Rose Melburg was part of Tiger Trap, Go Sailor, and The Softies, three bands that helped define twee pop. She has a grasp of human emotion that radiates from both her and her music, perfectly represented in this interview with The Rumpus:
The Rumpus: "There’s a lyric from your song ‘Golden Gate Bridge’, “I’m sorry that you didn’t love me / Cross out that first time we kissed.” You sing it in this very beautiful, low-key way. If certain bands got their hands on that line, they’d feel a need to scream it. How did you come up with that aesthetic where you talk about painful things, but with such beautiful harmonies and without lashing out?"

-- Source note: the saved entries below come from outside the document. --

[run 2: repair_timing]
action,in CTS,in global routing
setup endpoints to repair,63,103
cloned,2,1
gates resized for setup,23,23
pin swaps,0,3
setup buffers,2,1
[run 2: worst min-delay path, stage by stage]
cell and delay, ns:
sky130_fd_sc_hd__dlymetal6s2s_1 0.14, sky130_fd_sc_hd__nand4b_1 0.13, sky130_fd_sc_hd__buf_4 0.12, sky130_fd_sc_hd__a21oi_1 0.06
`config.mk`:
```
export PLATFORM = sky130hd
export DESIGN_NAME = btn_input
export DESIGN_NICKNAME = d
export VERILOG_FILES = /design/src/rtl/ddr_pkg.sv /design/src/rtl/btn_debounce.sv /design/src/rtl/btn_input.sv
export SDC_FILE = /design/constraint.sdc
export NUM_CORES = 1
export LEC_CHECK = 0
export ABC_AREA = 1
export BUFFER_PORTS_ARGS = -buffer_cell sky130_fd_sc_hd__buf_2
export CORE_ASPECT_RATIO = 1.4
export CORE_MARGIN = 1.5
export CORE_UTILIZATION = 63
export DETAILED_ROUTE_END_ITERATION = 16
export PLACE_DENSITY_LB_ADDON = 0.1
export SYNTH_ARGS = -nofsm -noshare
export SYNTH_HDL_FRONTEND = slang
export SYNTH_HIERARCHICAL = 1
export SYNTH_SLANG_ARGS = --single-unit
```
`constraint.sdc`:
```
create_clock -name clk -period 4.35 [get_ports clk]
set_input_delay 0.2175 -clock clk [delete_from_list [all_inputs] [get_ports clk]]
set_output_delay 0.2175 -clock clk [all_outputs]
set_load 0.01 [all_outputs]
```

Rose Melburg: "It wasn’t really conscious. Those were the sounds of those feelings. To me, anger is powerful and intense, but sustained anger is really poisonous. Even if I was really angry about something, what I wanted to get through was the point past the anger, what’s left after the anger, which is a heavy heart. When the initial pain is gone, you’re left with feelings like frustration, regret, sadness, failure. And those don’t sound screaming and intense. Those are pensive.
The reality of those feelings is that they’re sustained over time and they’re kind of beautiful in their own way because they’re intertwined with the beauty of life. I think of harmonies as that, the way that your pain and your joy live symbiotically all the time. I think that a sad sentiment with a beautiful melody is a beautiful representation of life or living with pain."